Rheumatoid arthritis (RA) is a chronic and systemic autoimmune disorder that affects more than 1% population in the world.1 RA patients without proper treatments may suffer from permanent disability and mortality and are at a high risk of cardiovascular disease and lymphoma.2–3 Currently, RA cannot be fully cured.4 Conventional medications for RA with glucocorticoids, nonsteroidal anti-inflammatory drugs, and disease-modifying anti-rheumatic drugs can only relieve the inflammation and swelling to a certain extent. In addition, the long-term therapy with these drugs is often accompanied by various side effects.
It is generally believed that the development of RA involves three stages; initiation phase (arthritis induction), pre-arthritis phase (mild symptom) and a peak phase (fully-developed arthritis).5 According to these stages of RA, the treatment begins prior to the arthritis induction is referred as a prophylactic therapy. The treatment starts before the mild symptom is described as a pre-arthritis therapy. The treatment after the fully developed arthritis is called as a therapeutic intervention. Recent studies have shown that the treatment started at the pre-arthritis stages can prevent the progression of RA to a full-blown condition, resulting in the improved efficacy in preventing disease chronicity.5–6 Therefore, the blocking of RA developments at the early stage of inflammation with efficacious and safe agents presents a promising strategy in the therapy of RA.
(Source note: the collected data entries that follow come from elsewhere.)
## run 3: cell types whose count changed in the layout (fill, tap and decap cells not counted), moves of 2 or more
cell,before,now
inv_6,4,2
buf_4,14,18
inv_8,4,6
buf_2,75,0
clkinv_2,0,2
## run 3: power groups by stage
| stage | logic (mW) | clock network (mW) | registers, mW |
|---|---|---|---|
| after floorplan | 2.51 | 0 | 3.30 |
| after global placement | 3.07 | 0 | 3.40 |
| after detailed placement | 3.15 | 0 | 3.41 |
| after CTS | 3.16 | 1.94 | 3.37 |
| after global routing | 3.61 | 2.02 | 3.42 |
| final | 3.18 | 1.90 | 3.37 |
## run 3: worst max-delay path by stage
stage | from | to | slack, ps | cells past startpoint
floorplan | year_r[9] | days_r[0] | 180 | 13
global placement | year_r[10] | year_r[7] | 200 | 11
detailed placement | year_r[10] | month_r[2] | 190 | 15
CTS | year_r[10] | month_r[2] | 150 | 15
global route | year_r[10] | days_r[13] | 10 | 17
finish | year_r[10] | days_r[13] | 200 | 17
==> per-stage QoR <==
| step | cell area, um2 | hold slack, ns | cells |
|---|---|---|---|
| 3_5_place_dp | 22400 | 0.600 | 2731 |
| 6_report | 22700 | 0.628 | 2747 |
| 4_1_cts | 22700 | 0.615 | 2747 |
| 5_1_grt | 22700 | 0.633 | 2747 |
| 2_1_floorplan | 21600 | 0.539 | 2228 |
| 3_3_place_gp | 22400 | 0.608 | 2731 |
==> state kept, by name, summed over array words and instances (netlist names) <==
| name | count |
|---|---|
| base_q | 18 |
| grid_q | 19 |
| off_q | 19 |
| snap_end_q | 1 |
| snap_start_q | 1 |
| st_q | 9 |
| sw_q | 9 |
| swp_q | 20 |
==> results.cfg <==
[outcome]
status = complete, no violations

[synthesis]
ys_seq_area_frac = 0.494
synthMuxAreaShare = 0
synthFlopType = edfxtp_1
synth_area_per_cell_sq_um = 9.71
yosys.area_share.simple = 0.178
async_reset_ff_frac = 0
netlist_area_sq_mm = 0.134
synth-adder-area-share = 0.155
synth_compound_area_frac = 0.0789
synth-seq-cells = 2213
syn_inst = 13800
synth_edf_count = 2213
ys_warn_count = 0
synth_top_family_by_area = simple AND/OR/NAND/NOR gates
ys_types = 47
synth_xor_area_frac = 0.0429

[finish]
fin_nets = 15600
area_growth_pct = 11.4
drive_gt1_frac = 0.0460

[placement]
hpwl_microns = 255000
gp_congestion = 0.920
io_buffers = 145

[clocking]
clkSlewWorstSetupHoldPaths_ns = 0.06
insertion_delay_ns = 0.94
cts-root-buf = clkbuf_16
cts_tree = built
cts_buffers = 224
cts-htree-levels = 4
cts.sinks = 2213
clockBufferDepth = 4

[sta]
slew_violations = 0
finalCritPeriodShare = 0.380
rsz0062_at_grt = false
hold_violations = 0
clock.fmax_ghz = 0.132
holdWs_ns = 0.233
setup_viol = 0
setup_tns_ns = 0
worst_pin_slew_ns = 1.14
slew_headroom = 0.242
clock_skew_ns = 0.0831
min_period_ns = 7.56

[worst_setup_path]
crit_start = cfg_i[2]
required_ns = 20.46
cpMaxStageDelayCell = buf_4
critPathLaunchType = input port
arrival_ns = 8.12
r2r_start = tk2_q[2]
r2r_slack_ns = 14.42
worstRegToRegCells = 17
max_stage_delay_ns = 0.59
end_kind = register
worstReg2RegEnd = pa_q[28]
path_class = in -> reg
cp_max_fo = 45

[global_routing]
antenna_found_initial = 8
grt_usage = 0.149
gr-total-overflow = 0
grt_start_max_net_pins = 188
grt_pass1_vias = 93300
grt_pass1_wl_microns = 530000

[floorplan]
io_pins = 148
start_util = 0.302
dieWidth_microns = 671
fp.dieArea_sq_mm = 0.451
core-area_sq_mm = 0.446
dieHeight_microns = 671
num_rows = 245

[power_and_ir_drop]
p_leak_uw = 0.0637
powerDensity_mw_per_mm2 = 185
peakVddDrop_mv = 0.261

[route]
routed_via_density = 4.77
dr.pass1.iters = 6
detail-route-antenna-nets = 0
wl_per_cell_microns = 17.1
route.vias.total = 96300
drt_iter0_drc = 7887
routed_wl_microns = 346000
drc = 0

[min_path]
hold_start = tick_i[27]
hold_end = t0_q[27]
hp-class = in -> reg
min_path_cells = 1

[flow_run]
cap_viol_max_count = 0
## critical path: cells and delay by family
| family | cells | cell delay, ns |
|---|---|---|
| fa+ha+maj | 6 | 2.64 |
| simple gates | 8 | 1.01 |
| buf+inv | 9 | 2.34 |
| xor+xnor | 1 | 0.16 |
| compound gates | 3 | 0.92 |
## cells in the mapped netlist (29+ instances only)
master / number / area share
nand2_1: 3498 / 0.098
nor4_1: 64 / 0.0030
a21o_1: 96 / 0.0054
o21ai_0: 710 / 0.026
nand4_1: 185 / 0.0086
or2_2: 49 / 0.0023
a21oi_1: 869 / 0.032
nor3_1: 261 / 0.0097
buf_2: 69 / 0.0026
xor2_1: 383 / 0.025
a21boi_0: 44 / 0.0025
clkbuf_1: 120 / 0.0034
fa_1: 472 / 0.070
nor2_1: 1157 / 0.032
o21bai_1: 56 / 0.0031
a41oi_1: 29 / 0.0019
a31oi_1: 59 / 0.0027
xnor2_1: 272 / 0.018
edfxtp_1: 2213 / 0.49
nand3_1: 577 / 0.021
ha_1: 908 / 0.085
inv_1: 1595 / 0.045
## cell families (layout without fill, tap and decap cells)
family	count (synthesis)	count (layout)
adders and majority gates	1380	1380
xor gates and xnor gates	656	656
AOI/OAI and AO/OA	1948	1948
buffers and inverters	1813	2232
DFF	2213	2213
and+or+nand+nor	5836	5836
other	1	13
==> config.mk <==
export PLATFORM = sky130hd
export DESIGN_NAME = ntq_merge
export DESIGN_NICKNAME = d
export VERILOG_FILES = /design/src/sv/ntq_pkg.sv /design/src/sv/ntq_merge.sv
export VERILOG_INCLUDE_DIRS = /design/src /design/src/sv
export SDC_FILE = /design/constraint.sdc
export NUM_CORES = 1
export LEC_CHECK = 0
export ABC_AREA = 0
export BUFFER_PORTS_ARGS = -buffer_cell sky130_fd_sc_hd__clkbuf_2
export CORE_UTILIZATION = 53
export CTS_BUF_LIST = sky130_fd_sc_hd__clkbuf_8
export DETAILED_ROUTE_END_ITERATION = 16
export PLACE_DENSITY = 0.81
export REMOVE_ABC_BUFFERS = 1
export SLEW_MARGIN = 20
export SYNTH_ARGS = -nofsm -noshare
export SYNTH_HDL_FRONTEND = slang
export SYNTH_SLANG_ARGS = --single-unit
==> constraint.sdc <==
create_clock -name clk_i -period 5.61 [get_ports clk_i]
set_input_delay 0.2805 -clock clk_i [delete_from_list [all_inputs] [get_ports clk_i]]
set_output_delay 0.2805 -clock clk_i [all_outputs]
set_load 0.05 [all_outputs]
## src/hw/rtl/erps_pkg.sv

```systemverilog
package erps_pkg;

   // Fixed field widths
   localparam int ENTROPY_W   = 16;
   localparam int TOTAL_W     = 32;
   localparam int CSR_DATA_W  = 16;
   localparam int CSR_INDEX_W = 1;

   typedef logic [ENTROPY_W-1:0]  entropy_type;
   typedef logic [TOTAL_W-1:0]    total_type;
   typedef logic [CSR_DATA_W-1:0] csr_data_type;

   // Configuration register indexes
   typedef enum logic [CSR_INDEX_W-1:0] {
      CSR_EXPLORE_PACKETS = 1'b0,
      CSR_SEED_START      = 1'b1
   } csr_index_type;

   // Register defaults restored by reset
   localparam csr_data_type EXPLORE_RESET = 16'd0;
   localparam csr_data_type SEED_RESET    = 16'd1;

   // Ring cache request from the datapath
   typedef struct packed {
      logic        push;
      logic        pop;
      entropy_type push_data;
   } ring_cmd_type;

   // Ring cache view after this beat's push
   typedef struct packed {
      logic        empty;
      entropy_type oldest;
   } ring_status_type;

   // Generator view
   typedef struct packed {
      logic        exploring;
      entropy_type fresh;
   } gen_status_type;

   // One 16-bit xorshift step
   function automatic entropy_type xorshift16(entropy_type x);
      entropy_type v;
      v = x;
      v = v ^ (v << 7);
      v = v ^ (v >> 9);
      v = v ^ (v << 8);
      return v;
   endfunction

endpackage

```

## src/hw/rtl/erps_if.sv

```systemverilog
interface erps_req_if;
   import erps_pkg::*;

   logic        valid;
   logic        ready;
   logic        ack_event;
   total_type   ack_total;
   total_type   ecn_total;
   entropy_type ack_entropy;
   logic        send_request;

   modport source (
      output valid, ack_event, ack_total, ecn_total, ack_entropy, send_request,
      input  ready
   );
   modport sink (
      input  valid, ack_event, ack_total, ecn_total, ack_entropy, send_request,
      output ready
   );
endinterface

interface erps_rsp_if;
   import erps_pkg::*;

   logic        valid;
   logic        ready;
   logic        entropy_valid;
   entropy_type next_entropy;
   logic        recycled;
   logic        status;

   modport source (
      output valid, entropy_valid, next_entropy, recycled, status,
      input  ready
   );
   modport sink (
      input  valid, entropy_valid, next_entropy, recycled, status,
      output ready
   );
endinterface

```

## src/hw/rtl/erps_ring.sv

```systemverilog
module erps_ring #(
   parameter int RING_DEPTH = 8
) (
   input  logic                      clock,
   input  logic                      reset,
   input  erps_pkg::ring_cmd_type    cmd,
   output erps_pkg::ring_status_type status
);
   import erps_pkg::*;

   localparam int IDX_W = $clog2(RING_DEPTH);
   localparam int CNT_W = $clog2(RING_DEPTH + 1);
   localparam int EXT_W = CNT_W + 1;

   entropy_type             data_ff [RING_DEPTH];
   logic [RING_DEPTH-1:0]   valid_ff;
   logic [RING_DEPTH-1:0]   valid_in;
   logic [IDX_W-1:0]        head_ff;
   logic [IDX_W-1:0]        head_in;
   logic [CNT_W-1:0]        count_ff;
   logic [CNT_W-1:0]        count_in;

   logic [IDX_W-1:0]        head_inc;
   logic                    push_fill;
   logic [CNT_W-1:0]        count_mid;
   logic [EXT_W-1:0]        head_ext;
   logic [EXT_W-1:0]        count_ext;
   logic [EXT_W-1:0]        oldest_ext;
   logic [IDX_W-1:0]        oldest_idx;

   // Advance head with wrap at the ring depth
   assign head_inc = (head_ff == IDX_W'(RING_DEPTH - 1)) ? '0 : head_ff + 1'b1;

   // Apply the push first; a push into a full ring overwrites the oldest entry
   assign push_fill = cmd.push && !valid_ff[head_ff] && (count_ff != CNT_W'(RING_DEPTH));
   assign count_mid = push_fill ? count_ff + 1'b1 : count_ff;
   assign head_in   = cmd.push ? head_inc : head_ff;

   // Locate the oldest entry behind the head
   assign head_ext   = EXT_W'(head_in);
   assign count_ext  = EXT_W'(count_mid);
   assign oldest_ext = head_ext - count_ext
                     + ((count_ext > head_ext) ? EXT_W'(RING_DEPTH) : '0);
   assign oldest_idx = oldest_ext[IDX_W-1:0];

   // Show the oldest entry, bypassing a write made in this beat
   always_comb begin
      status.empty = (count_mid == '0);
      if (cmd.push && (oldest_idx == head_ff)) begin
         status.oldest = cmd.push_data;
      end else begin
         status.oldest = data_ff[oldest_idx];
      end
   end

   // Update valid bitmap and count
   always_comb begin
      valid_in = valid_ff;
      if (cmd.push) begin
         valid_in[head_ff] = 1'b1;
      end
      if (cmd.pop) begin
         valid_in[oldest_idx] = 1'b0;
      end
      count_in = cmd.pop ? count_mid - 1'b1 : count_mid;
   end

   always_ff @(posedge clock) begin
      if (reset) begin
         valid_ff <= '0;
         head_ff  <= '0;
         count_ff <= '0;
      end else begin
         valid_ff <= valid_in;
         head_ff  <= head_in;
         count_ff <= count_in;
      end
   end

   // Store pushed entropy
   always_ff @(posedge clock) begin
      if (cmd.push) begin
         data_ff[head_ff] <= cmd.push_data;
      end
   end

endmodule

```

## src/hw/rtl/erps_gen.sv

```systemverilog
module erps_gen #(
   parameter int ENTROPY_SPACE = 65536
) (
   input  logic                     clock,
   input  logic                     reset,
   input  logic                     step,
   input  logic                     csr_wr_en,
   input  erps_pkg::csr_index_type  csr_index,
   input  erps_pkg::csr_data_type   csr_wdata,
   output erps_pkg::gen_status_type status
);
   import erps_pkg::*;

   localparam entropy_type EMASK = ENTROPY_W'(ENTROPY_SPACE - 1);

   entropy_type  seed_ff;
   entropy_type  seed_in;
   csr_data_type explore_ff;
   csr_data_type explore_in;

   assign status.exploring = (explore_ff != '0);
   assign status.fresh     = xorshift16(seed_ff) & EMASK;

   // Load on register write, otherwise step the seed and count down exploration
   always_comb begin
      seed_in    = seed_ff;
      explore_in = explore_ff;
      if (csr_wr_en) begin
         unique case (csr_index)
            CSR_EXPLORE_PACKETS: explore_in = csr_wdata;
            CSR_SEED_START:      seed_in    = csr_wdata;
            default:             seed_in    = seed_ff;
         endcase
      end else if (step) begin
         seed_in = status.fresh;
         if (status.exploring) begin
            explore_in = explore_ff - 1'b1;
         end
      end
   end

   always_ff @(posedge clock) begin
      if (reset) begin
         seed_ff    <= SEED_RESET;
         explore_ff <= EXPLORE_RESET;
      end else begin
         seed_ff    <= seed_in;
         explore_ff <= explore_in;
      end
   end

endmodule

```

## src/hw/rtl/entropy_recycling_path_selector.sv

```systemverilog
// An accepted beat is captured in the input register and then moves on to the
// result register, from which the receiver takes it.
// Throughput: one beat per cycle unless a stalled result holds the pipeline; the
// ring, seed and ECN state update as a beat moves into the result register.
// Reset (synchronous, active high) empties the ring cache, zeroes the last ECN
// count, loads seed 1 and explore count 0, and holds req.ready low.
module entropy_recycling_path_selector #(
   parameter int RING_DEPTH    = 8,
   parameter int ENTROPY_SPACE = 65536
) (
   input  logic                                clock,
   input  logic                                reset,
   erps_req_if.sink                            req,
   erps_rsp_if.source                          rsp,
   input  logic                                csr_wr_en,
   input  logic [erps_pkg::CSR_INDEX_W-1:0]    csr_index,
   input  erps_pkg::csr_data_type              csr_wdata
);
   import erps_pkg::*;

   localparam entropy_type EMASK = ENTROPY_W'(ENTROPY_SPACE - 1);

   // Input register
   logic            s1_valid_ff;
   logic            s1_valid_in;
   logic            s1_ack_ff;
   total_type       s1_ecn_ff;
   entropy_type     s1_entropy_ff;
   logic            s1_send_ff;

   // Result register
   logic            rsp_valid_ff;
   logic            rsp_valid_in;
   logic            rsp_entropy_valid_ff;
   entropy_type     rsp_next_entropy_ff;
   logic            rsp_recycled_ff;
   logic            rsp_status_ff;

   total_type       last_ecn_ff;
   total_type       last_ecn_in;

   logic            s1_advance;
   logic            req_take;
   logic            ecn_same;
   logic            use_fresh;
   entropy_type     chosen;
   ring_cmd_type    ring_cmd;
   ring_status_type ring_status;
   gen_status_type  gen_status;

   // Handshakes
   assign s1_advance = s1_valid_ff && (!rsp_valid_ff || rsp.ready);
   assign req.ready  = !reset && (!s1_valid_ff || s1_advance);
   assign req_take   = req.valid && req.ready;

   assign s1_valid_in  = req_take || (s1_valid_ff && !s1_advance);
   assign rsp_valid_in = s1_advance || (rsp_valid_ff && !rsp.ready);

   // Ack part: push entropy when the ECN count held
   assign ecn_same          = (s1_ecn_ff == last_ecn_ff);
   assign ring_cmd.push      = s1_advance && s1_ack_ff && ecn_same;
   assign ring_cmd.push_data = s1_entropy_ff & EMASK;
   assign last_ecn_in        = (s1_advance && s1_ack_ff) ? s1_ecn_ff : last_ecn_ff;

   // Send part: recycle the oldest entry unless empty or still exploring
   assign use_fresh    = ring_status.empty || gen_status.exploring;
   assign ring_cmd.pop = s1_advance && s1_send_ff && !use_fresh;
   assign chosen       = use_fresh ? gen_status.fresh : ring_status.oldest;

   erps_ring #(
      .RING_DEPTH (RING_DEPTH)
   ) u_ring (
      .clock  (clock),
      .reset  (reset),
      .cmd    (ring_cmd),
      .status (ring_status)
   );

   erps_gen #(
      .ENTROPY_SPACE (ENTROPY_SPACE)
   ) u_gen (
      .clock     (clock),
      .reset     (reset),
      .step      (s1_advance && s1_send_ff && use_fresh),
      .csr_wr_en (csr_wr_en),
      .csr_index (csr_index_type'(csr_index)),
      .csr_wdata (csr_wdata),
      .status    (gen_status)
   );

   // Control registers
   always_ff @(posedge clock) begin
      if (reset) begin
         s1_valid_ff  <= 1'b0;
         rsp_valid_ff <= 1'b0;
         last_ecn_ff  <= '0;
      end else begin
         s1_valid_ff  <= s1_valid_in;
         rsp_valid_ff <= rsp_valid_in;
         last_ecn_ff  <= last_ecn_in;
      end
   end

   // Capture the input beat
   always_ff @(posedge clock) begin
      if (req_take) begin
         s1_ack_ff     <= req.ack_event;
         s1_ecn_ff     <= req.ecn_total;
         s1_entropy_ff <= req.ack_entropy;
         s1_send_ff    <= req.send_request;
      end
   end

   // Load the result beat
   always_ff @(posedge clock) begin
      if (s1_advance) begin
         rsp_entropy_valid_ff <= s1_send_ff;
         rsp_next_entropy_ff  <= s1_send_ff ? chosen : '0;
         rsp_recycled_ff      <= s1_send_ff && !use_fresh;
         rsp_status_ff        <= !(s1_ack_ff || s1_send_ff);
      end
   end

   assign rsp.valid         = rsp_valid_ff;
   assign rsp.entropy_valid = rsp_entropy_valid_ff;
   assign rsp.next_entropy  = rsp_next_entropy_ff;
   assign rsp.recycled      = rsp_recycled_ff;
   assign rsp.status        = rsp_status_ff;

endmodule

```

## src/flat_wrapper.sv

```systemverilog
// flat-port wrapper written by rule: the top's interface ports become plain ports
module entropy_recycling_path_selector_flat import erps_pkg::*;
#(
   parameter int RING_DEPTH    = 8,
   parameter int ENTROPY_SPACE = 65536
)
  (clock, reset, csr_wr_en, csr_index, csr_wdata, req_valid, req_ack_event, req_ack_total, req_ecn_total, req_ack_entropy, req_send_request, req_ready, rsp_valid, rsp_entropy_valid, rsp_next_entropy, rsp_recycled, rsp_status, rsp_ready);
  erps_req_if req_i ();
  erps_rsp_if rsp_i ();
  input  logic clock;
  input  logic reset;
  input  logic csr_wr_en;
  input  logic [erps_pkg::CSR_INDEX_W-1:0] csr_index;
  input  erps_pkg::csr_data_type csr_wdata;
  input wire logic [$bits(req_i.valid)-1:0] req_valid;
  input wire logic [$bits(req_i.ack_event)-1:0] req_ack_event;
  input wire logic [$bits(req_i.ack_total)-1:0] req_ack_total;
  input wire logic [$bits(req_i.ecn_total)-1:0] req_ecn_total;
  input wire logic [$bits(req_i.ack_entropy)-1:0] req_ack_entropy;
  input wire logic [$bits(req_i.send_request)-1:0] req_send_request;
  output wire logic [$bits(req_i.ready)-1:0] req_ready;
  output wire logic [$bits(rsp_i.valid)-1:0] rsp_valid;
  output wire logic [$bits(rsp_i.entropy_valid)-1:0] rsp_entropy_valid;
  output wire logic [$bits(rsp_i.next_entropy)-1:0] rsp_next_entropy;
  output wire logic [$bits(rsp_i.recycled)-1:0] rsp_recycled;
  output wire logic [$bits(rsp_i.status)-1:0] rsp_status;
  input wire logic [$bits(rsp_i.ready)-1:0] rsp_ready;
  assign req_i.valid = req_valid;
  assign req_i.ack_event = req_ack_event;
  assign req_i.ack_total = req_ack_total;
  assign req_i.ecn_total = req_ecn_total;
  assign req_i.ack_entropy = req_ack_entropy;
  assign req_i.send_request = req_send_request;
  assign req_ready = req_i.ready;
  assign rsp_valid = rsp_i.valid;
  assign rsp_entropy_valid = rsp_i.entropy_valid;
  assign rsp_next_entropy = rsp_i.next_entropy;
  assign rsp_recycled = rsp_i.recycled;
  assign rsp_status = rsp_i.status;
  assign rsp_i.ready = rsp_ready;
  entropy_recycling_path_selector #(.RING_DEPTH(RING_DEPTH), .ENTROPY_SPACE(ENTROPY_SPACE)) u_core (.clock(clock), .reset(reset), .req(req_i), .rsp(rsp_i), .csr_wr_en(csr_wr_en), .csr_index(csr_index), .csr_wdata(csr_wdata));
endmodule
```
Ferulic acid (FA), an active component extracted from Chinese medicine herbs,7 has been commercially used as a food ingredient due to its strong antioxidant properties.8 FA also shows excellent anti-inflammatory properties in some animal models. For example, it was reported that FA was able to promote lymphatic drainages from inflamed joints and eventually reduced the joint inflammation and cartilage erosion in established arthritic models.9 After being incubated with hydrogen peroxide-stimulated chondrocytes, FA was able to reduce the level of various pro-inflammatory cytokines such as IL-1β, TNF-α, and MMPs.10 Furthermore, FA is also known as a powerful scavenger of free radicals,11 which is highly involved in the pathogenesis of RA.12 However, the application of FA as an anti-inflammatory drug is hindered by its instability and short half-life in vivo.13
Nanomedicine has been widely used as a promising therapeutic strategy for improving the bioavailability of drugs, prolonging the circulation time of drugs in vivo, and facilitating the passive targeting of drugs to inflamed tissues.14–19 Biomolecules including peptides and proteins have been extensively used as building blocks to form versatile nanocarriers for drug delivery.20–23 Compared to proteins, peptides are more attractive in form nanocarriers because they have lower immunogenicity and higher stability, which might avoid the unwanted immune response in vivo.24 Diphenylalanine (Phe-Phe) motifs are a short peptide, which is able to self-assemble into various nanostructures, depending on the condition under which the self-assembly occurs.25–28 Previously, Alves and coworkers exploited the application of Phe-Phe microtubes formed by the self-assembly of L-diphenylalanine as a drug delivery carrier for the sustained release of therapeutic compounds in vitro.29 Li and coworkers formed positively charged Phe-Phe nanoparticles with the diameter of ~ 500 nm by using oligomeric glutaraldehyde as a cross-linker of cationic NH2-Phe-Phe-NH2, which showed the improved anti-tumor effect in vitro.30 However, the relatively large size and positive charge of the Phe-Phe nanoparticles may hinder their applications in vivo. It was reported that nanoparticles with large sizes (≥ 500 nm) would undergo the rapid clearance in the blood31 and were unfavorable for passive targeting delivery.32 Furthermore, cationic nanoparticles potentially interacted with negatively charged cell membranes or proteins in circulation, subsequently resulting in the damage of cells and the aggregation of proteins.33–34
In this paper, we report the synthesis of PEGylated Phe-Phe nanoparticles with the diameter of ~ 170 nm by using glutaraldehyde (GTA) as a cross-linker of diphenylalanine NH2-Phe-Phe-COOH and poly (ethylene glycol) methyl ether amine (PEG5k-NH2). We find that the PEGylation endows the stability and circulation time of Phe-Phe nanoparticles in vivo. The cytotoxicity and cellular uptake of PEGylated Phe-Phe nanoparticles are tested. In vivo behaviors of PEGylated Phe-Phe nanoparticles including pharmacokinetics, biodistribution, and pharmacodynamics are systemically investigated. Finally, we study the therapeutic effect of FA-loaded PEGylated Phe-Phe nanoparticles for the treatment of RA at both the pre-arthritis and the fully established stages.